* [Work item]: Your job with the data below: print everything from the line that holds "detailed placement: 11" down to the line that holds "global route: 11", ends included, exactly, and nothing else.

* [Supplied records]:
*** Begin section ***
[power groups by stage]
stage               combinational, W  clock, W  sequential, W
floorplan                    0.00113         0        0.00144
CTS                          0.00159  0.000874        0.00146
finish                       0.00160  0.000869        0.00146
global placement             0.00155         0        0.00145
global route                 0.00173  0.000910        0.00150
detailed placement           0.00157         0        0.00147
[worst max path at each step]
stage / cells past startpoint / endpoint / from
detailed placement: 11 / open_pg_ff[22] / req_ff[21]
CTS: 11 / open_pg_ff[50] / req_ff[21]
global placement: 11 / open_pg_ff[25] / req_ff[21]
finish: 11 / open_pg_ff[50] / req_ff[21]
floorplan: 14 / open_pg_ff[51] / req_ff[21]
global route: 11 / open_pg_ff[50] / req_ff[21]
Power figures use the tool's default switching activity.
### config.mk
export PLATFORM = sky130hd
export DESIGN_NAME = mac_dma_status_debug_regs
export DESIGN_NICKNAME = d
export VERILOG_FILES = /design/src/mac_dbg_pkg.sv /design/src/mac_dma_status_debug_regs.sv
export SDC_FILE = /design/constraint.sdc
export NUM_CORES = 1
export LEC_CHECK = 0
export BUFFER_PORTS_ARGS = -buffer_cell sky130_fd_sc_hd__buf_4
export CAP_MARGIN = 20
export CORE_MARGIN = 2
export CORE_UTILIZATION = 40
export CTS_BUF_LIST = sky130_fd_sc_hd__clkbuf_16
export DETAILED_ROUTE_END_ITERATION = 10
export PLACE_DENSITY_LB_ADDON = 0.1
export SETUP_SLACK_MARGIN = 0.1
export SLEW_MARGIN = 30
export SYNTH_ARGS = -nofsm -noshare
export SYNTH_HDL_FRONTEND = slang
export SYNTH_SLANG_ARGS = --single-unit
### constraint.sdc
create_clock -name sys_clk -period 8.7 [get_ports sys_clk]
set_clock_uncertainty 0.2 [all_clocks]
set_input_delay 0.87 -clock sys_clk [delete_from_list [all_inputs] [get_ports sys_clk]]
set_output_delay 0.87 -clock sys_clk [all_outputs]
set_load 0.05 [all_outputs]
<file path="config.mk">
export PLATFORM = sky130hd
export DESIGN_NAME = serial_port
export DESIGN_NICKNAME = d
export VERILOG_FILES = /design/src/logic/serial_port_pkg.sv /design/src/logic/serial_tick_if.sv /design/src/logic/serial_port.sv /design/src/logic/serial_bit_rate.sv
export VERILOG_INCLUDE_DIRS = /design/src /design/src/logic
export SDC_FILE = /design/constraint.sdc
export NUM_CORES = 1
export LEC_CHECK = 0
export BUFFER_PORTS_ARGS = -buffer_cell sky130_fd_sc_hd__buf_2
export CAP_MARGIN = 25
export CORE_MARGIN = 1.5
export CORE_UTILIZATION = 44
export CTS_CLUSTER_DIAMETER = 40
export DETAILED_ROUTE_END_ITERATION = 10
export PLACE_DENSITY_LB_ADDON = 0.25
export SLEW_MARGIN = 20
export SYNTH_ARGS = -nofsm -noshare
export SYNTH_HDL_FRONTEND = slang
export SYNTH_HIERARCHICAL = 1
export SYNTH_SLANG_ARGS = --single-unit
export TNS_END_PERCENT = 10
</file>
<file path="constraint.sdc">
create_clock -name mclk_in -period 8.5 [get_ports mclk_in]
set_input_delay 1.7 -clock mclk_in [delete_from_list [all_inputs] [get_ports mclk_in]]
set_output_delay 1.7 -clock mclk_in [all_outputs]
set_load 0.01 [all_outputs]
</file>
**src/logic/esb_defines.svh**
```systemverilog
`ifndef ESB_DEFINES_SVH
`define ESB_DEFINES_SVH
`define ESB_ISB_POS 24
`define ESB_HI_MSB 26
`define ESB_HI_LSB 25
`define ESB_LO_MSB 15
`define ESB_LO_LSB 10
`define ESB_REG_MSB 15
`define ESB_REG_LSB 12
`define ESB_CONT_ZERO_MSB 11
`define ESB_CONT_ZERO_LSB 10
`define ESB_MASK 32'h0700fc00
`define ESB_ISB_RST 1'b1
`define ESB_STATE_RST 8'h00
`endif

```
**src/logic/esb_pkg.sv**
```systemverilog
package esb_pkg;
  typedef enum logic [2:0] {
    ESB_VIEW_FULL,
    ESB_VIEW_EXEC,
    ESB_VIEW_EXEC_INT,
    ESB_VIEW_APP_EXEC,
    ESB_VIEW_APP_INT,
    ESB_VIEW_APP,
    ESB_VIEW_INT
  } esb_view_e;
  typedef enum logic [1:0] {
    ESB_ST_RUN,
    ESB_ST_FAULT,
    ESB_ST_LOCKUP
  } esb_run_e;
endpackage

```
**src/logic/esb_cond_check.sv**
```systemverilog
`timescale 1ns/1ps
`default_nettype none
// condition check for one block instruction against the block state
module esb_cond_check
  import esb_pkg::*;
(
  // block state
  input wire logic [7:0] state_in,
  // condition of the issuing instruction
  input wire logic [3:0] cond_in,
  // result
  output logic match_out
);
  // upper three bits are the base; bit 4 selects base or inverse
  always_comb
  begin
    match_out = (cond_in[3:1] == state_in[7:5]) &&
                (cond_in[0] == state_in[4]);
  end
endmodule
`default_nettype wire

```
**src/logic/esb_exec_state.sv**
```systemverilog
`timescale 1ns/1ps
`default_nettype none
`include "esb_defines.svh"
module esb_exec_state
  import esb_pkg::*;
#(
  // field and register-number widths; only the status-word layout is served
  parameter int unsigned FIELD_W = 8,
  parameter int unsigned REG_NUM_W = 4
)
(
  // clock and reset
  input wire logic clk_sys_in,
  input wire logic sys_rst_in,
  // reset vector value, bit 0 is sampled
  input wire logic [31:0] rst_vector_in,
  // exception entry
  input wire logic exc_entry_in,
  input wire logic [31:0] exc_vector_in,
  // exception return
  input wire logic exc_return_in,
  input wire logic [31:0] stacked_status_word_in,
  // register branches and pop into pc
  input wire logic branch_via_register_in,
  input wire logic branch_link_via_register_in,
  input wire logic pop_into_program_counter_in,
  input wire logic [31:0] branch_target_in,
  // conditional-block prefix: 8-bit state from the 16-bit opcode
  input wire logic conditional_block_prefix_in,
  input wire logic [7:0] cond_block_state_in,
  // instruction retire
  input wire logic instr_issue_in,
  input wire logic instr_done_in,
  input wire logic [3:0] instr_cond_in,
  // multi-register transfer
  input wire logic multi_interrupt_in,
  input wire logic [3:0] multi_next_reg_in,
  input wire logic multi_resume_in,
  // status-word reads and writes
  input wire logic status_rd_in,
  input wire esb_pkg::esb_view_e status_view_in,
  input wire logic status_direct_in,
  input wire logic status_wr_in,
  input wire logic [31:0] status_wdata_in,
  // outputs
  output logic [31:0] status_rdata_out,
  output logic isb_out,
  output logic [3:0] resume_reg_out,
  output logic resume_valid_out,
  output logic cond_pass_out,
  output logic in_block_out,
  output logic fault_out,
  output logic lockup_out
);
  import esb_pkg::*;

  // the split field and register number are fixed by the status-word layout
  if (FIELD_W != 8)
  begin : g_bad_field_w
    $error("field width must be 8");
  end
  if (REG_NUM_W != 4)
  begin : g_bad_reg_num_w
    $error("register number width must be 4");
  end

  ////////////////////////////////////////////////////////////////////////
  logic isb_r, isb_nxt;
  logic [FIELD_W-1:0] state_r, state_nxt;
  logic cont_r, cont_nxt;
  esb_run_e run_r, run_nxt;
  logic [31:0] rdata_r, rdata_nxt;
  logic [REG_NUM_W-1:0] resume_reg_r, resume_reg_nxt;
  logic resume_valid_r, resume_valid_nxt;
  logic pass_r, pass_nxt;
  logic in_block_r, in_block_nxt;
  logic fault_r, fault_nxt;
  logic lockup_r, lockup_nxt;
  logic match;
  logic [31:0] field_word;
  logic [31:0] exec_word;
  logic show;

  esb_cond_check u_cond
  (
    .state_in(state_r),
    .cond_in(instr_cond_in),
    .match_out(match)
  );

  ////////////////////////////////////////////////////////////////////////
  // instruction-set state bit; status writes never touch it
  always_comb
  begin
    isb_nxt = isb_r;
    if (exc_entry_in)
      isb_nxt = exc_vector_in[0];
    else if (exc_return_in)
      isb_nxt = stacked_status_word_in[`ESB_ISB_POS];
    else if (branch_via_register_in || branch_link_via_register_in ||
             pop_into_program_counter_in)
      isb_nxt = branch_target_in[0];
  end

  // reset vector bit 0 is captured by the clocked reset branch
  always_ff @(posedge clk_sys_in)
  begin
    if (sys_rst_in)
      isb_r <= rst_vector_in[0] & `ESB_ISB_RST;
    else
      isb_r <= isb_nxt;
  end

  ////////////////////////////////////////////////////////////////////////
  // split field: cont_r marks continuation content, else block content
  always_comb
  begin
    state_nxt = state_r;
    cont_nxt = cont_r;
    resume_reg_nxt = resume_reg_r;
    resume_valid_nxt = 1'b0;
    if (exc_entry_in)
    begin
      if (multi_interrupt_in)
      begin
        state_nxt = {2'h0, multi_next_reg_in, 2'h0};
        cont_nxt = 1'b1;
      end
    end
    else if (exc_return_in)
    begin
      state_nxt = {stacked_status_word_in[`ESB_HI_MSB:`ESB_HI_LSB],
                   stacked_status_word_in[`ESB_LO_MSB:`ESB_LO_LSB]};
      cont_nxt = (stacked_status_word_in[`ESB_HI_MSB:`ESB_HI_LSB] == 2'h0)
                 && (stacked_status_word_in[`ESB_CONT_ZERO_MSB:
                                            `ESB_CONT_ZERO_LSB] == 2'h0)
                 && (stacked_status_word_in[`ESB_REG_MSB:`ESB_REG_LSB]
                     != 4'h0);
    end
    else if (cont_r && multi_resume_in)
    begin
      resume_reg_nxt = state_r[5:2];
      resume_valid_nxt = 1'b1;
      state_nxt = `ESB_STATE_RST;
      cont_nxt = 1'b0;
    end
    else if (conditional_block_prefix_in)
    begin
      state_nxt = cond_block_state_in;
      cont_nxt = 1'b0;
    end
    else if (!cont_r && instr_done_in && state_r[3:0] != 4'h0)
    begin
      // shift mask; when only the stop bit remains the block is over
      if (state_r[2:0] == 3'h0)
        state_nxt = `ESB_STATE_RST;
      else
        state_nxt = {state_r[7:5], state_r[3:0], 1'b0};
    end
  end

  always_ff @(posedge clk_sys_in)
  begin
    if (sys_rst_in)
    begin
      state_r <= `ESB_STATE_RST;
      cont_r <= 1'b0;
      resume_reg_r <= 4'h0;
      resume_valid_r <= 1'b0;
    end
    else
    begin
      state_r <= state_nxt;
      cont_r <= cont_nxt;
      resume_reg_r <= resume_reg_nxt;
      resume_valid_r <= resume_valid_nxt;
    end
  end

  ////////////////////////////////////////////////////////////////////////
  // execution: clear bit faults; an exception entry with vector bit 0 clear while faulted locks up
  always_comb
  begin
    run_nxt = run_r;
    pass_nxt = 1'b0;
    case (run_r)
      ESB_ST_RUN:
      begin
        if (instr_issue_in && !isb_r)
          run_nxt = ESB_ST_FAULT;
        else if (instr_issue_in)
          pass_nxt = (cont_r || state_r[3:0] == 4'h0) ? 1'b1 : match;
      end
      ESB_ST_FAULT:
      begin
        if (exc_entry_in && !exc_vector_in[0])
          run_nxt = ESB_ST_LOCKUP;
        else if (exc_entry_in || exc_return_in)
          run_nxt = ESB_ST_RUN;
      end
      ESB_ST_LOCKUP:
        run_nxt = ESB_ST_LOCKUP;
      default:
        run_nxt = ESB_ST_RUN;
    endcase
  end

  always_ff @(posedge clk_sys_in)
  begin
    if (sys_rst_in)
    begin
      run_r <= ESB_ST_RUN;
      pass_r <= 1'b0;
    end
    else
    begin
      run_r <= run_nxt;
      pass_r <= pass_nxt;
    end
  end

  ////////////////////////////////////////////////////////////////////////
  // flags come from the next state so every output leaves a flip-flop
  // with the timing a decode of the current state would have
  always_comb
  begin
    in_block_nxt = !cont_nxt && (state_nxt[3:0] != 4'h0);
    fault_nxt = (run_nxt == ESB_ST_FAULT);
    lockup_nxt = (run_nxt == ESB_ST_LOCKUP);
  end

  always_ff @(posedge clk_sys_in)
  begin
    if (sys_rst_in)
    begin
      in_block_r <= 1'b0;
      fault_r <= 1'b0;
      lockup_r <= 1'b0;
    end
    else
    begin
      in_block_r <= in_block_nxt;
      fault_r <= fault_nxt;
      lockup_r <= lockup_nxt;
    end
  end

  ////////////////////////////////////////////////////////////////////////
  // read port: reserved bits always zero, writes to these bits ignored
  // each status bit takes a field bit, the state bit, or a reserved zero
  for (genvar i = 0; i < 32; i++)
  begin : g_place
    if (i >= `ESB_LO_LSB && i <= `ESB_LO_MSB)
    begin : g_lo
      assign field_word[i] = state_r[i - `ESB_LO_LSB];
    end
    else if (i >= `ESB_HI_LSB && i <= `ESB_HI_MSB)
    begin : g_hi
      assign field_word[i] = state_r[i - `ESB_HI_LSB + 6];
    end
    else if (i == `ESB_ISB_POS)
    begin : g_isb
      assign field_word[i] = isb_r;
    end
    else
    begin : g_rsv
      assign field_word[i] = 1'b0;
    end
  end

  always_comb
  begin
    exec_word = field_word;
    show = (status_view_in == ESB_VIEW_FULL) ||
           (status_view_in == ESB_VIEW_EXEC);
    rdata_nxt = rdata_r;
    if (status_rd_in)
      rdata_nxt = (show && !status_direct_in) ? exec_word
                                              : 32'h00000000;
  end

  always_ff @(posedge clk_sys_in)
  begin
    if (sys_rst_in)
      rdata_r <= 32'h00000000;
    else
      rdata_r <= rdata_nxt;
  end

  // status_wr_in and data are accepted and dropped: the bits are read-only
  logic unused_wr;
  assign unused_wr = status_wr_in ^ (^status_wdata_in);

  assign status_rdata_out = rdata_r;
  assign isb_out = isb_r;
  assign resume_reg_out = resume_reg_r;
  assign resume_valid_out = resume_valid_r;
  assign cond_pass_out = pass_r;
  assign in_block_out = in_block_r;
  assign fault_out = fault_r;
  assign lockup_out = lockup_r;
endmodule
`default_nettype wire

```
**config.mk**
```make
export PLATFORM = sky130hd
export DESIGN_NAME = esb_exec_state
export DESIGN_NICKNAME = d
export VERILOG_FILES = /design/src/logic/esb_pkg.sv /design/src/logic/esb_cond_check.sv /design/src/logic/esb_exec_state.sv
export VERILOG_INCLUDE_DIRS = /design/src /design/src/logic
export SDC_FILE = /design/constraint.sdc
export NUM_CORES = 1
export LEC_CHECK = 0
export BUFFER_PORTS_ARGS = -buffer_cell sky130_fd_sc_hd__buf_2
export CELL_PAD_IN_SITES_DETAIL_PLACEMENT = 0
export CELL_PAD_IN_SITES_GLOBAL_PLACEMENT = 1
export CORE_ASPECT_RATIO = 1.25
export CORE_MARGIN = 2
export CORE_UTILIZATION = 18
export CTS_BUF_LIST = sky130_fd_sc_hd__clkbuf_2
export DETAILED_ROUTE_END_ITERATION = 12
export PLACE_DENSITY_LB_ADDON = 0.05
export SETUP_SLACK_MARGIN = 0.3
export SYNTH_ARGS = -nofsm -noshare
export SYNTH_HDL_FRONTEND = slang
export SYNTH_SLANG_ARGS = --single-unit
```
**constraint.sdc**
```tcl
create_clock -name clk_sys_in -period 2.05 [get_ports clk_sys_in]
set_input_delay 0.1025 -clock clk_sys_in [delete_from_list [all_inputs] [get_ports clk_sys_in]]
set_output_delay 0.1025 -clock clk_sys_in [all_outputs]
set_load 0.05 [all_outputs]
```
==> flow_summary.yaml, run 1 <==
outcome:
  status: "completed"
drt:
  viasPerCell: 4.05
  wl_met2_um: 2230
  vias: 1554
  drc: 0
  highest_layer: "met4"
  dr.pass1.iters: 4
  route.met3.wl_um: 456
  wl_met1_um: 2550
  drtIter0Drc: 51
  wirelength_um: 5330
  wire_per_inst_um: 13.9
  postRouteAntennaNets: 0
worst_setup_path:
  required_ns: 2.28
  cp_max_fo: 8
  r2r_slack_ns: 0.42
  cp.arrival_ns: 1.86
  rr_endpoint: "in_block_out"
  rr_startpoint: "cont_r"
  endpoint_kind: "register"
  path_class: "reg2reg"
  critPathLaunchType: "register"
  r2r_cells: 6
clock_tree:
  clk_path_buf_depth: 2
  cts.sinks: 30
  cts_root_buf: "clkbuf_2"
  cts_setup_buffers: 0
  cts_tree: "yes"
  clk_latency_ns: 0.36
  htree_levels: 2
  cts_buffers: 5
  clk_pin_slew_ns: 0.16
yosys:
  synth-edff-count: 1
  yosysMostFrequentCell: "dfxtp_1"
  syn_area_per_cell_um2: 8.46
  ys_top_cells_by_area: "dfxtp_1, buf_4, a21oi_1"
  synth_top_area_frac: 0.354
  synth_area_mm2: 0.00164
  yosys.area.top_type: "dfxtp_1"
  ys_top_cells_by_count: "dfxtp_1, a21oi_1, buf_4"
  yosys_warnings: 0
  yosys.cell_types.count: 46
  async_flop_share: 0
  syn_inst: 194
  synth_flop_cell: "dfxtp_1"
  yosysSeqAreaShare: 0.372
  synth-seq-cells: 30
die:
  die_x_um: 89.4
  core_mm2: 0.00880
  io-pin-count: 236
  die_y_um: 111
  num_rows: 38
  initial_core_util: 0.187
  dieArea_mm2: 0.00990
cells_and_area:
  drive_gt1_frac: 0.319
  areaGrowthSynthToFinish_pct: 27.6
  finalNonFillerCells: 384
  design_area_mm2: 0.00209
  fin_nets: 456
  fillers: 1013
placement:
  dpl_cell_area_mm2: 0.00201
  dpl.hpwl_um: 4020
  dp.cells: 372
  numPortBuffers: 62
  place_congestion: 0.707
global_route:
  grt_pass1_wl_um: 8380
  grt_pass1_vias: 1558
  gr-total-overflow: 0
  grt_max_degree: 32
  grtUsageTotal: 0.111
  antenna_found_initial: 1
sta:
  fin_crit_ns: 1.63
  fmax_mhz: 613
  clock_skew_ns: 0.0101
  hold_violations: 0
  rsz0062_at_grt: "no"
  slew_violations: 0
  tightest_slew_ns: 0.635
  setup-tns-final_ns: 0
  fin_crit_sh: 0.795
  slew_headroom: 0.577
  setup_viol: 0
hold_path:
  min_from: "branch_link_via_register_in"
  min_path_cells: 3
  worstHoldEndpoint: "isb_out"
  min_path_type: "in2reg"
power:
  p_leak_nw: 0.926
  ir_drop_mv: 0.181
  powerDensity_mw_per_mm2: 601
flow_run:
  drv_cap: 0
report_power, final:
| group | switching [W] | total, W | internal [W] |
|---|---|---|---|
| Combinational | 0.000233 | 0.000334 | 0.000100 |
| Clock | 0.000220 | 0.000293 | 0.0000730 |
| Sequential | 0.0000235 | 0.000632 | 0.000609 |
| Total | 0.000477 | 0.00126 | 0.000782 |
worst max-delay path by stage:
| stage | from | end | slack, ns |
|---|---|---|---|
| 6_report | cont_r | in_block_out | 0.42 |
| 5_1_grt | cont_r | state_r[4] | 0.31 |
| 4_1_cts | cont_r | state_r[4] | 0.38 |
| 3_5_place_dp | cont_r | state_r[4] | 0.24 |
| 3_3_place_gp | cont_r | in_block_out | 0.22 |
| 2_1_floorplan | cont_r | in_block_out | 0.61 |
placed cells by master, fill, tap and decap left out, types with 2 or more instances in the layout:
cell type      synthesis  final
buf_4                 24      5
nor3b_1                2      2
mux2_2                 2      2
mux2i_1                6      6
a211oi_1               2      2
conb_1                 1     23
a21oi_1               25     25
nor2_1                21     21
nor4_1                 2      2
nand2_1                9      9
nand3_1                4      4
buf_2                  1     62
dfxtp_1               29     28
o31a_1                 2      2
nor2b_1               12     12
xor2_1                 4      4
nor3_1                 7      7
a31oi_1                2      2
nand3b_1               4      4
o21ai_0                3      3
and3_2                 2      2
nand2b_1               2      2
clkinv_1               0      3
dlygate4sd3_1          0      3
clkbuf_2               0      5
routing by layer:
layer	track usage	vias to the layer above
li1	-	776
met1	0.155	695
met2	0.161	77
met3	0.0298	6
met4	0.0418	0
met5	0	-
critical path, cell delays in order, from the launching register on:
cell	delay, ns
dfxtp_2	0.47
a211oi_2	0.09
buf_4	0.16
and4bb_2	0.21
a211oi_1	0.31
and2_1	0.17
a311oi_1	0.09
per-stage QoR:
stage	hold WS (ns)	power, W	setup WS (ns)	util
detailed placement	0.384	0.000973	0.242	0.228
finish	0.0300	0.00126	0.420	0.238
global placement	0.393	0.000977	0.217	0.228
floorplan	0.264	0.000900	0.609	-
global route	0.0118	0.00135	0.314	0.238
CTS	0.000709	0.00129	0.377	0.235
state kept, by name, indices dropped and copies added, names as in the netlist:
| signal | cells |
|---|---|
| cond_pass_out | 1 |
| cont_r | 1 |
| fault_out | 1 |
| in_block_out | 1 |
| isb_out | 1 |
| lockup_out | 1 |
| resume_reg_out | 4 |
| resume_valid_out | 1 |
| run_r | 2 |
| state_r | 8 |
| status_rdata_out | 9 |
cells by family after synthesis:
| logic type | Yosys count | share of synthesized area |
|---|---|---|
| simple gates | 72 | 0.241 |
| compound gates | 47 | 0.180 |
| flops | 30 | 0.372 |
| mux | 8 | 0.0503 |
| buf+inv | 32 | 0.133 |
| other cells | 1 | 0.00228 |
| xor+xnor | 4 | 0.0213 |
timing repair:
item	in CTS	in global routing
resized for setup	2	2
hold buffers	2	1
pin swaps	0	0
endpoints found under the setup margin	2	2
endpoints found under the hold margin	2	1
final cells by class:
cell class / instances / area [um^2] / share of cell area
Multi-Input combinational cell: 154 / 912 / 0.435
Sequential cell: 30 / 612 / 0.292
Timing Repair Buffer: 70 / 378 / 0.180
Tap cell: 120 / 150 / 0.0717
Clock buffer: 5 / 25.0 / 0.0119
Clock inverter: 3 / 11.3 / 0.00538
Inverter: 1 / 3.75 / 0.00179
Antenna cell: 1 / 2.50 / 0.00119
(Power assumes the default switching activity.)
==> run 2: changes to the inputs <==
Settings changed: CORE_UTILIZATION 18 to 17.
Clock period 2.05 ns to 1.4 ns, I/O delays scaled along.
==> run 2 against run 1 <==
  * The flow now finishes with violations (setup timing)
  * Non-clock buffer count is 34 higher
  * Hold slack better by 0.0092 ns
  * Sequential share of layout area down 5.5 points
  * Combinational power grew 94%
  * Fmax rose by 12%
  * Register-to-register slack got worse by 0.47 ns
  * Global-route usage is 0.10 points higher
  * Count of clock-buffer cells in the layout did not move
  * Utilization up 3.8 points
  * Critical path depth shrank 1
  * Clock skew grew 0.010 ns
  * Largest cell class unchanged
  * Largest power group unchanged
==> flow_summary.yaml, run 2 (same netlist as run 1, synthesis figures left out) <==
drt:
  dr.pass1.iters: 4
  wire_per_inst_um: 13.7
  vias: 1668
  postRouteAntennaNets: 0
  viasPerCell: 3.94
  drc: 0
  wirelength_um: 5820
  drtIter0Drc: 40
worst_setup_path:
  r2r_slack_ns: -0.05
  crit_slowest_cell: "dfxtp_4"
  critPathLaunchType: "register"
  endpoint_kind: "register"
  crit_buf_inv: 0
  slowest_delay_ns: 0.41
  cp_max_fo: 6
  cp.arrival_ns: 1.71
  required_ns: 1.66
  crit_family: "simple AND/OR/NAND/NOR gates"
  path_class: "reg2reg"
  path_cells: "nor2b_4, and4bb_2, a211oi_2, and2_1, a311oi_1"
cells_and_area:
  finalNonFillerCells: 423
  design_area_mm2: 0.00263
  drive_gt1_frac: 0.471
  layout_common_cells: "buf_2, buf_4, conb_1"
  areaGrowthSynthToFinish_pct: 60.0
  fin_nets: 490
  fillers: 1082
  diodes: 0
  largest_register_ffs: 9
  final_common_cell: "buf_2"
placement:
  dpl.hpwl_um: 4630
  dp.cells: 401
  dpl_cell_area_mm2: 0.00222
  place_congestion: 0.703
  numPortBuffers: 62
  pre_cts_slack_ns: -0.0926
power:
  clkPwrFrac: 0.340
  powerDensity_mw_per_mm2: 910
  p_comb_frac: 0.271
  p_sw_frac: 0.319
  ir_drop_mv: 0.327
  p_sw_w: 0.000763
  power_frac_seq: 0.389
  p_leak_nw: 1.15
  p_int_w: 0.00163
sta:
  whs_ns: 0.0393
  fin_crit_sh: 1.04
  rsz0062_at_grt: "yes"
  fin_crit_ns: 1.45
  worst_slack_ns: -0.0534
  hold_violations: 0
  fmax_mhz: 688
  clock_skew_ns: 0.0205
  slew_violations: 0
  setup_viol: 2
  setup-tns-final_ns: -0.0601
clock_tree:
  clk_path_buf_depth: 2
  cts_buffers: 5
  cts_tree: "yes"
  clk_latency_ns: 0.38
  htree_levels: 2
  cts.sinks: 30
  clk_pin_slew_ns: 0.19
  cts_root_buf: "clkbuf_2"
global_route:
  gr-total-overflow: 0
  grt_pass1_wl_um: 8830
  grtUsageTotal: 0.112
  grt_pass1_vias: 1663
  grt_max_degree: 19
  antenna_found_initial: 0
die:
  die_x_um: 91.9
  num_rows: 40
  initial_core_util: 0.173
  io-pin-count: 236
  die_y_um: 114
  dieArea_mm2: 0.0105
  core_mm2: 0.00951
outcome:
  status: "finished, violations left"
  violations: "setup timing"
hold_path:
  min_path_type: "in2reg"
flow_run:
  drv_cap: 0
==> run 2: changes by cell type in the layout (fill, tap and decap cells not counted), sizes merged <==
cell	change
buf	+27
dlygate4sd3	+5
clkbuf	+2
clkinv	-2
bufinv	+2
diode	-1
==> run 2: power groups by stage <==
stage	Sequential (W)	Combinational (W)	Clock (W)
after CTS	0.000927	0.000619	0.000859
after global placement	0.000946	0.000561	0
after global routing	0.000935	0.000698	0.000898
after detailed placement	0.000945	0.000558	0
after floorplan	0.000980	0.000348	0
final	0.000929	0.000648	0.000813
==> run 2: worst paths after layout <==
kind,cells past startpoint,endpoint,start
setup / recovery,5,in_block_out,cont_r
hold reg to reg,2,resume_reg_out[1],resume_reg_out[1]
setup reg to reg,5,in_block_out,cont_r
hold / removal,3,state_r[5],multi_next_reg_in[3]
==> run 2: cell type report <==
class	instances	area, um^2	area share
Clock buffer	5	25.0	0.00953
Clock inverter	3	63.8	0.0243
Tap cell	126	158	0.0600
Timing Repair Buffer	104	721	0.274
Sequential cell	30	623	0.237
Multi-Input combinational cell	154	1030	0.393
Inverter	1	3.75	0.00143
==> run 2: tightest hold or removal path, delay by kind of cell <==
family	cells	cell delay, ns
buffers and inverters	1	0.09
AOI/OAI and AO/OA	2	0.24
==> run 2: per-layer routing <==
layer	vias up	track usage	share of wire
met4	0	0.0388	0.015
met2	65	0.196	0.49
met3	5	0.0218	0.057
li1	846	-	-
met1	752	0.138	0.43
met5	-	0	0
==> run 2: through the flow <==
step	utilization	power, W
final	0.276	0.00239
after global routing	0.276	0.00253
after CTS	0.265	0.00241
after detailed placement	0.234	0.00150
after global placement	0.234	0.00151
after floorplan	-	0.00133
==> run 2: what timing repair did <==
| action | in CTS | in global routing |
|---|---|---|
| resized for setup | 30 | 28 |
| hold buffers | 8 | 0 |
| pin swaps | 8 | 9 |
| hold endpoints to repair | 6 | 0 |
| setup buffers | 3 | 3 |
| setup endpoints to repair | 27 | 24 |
*** End section ***
*** Begin section ***
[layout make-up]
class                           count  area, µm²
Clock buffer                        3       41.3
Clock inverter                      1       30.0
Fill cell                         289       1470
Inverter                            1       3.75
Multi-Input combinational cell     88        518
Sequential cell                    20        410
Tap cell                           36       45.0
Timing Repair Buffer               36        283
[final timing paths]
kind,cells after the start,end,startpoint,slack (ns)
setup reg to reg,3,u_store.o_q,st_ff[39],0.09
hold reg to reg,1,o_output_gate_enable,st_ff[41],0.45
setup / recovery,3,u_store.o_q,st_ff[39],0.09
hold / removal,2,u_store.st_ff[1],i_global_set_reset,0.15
*** End section ***
* [Your solution]:
detailed placement: 11 / open_pg_ff[22] / req_ff[21]
CTS: 11 / open_pg_ff[50] / req_ff[21]
global placement: 11 / open_pg_ff[25] / req_ff[21]
finish: 11 / open_pg_ff[50] / req_ff[21]
floorplan: 14 / open_pg_ff[51] / req_ff[21]
global route: 11 / open_pg_ff[50] / req_ff[21]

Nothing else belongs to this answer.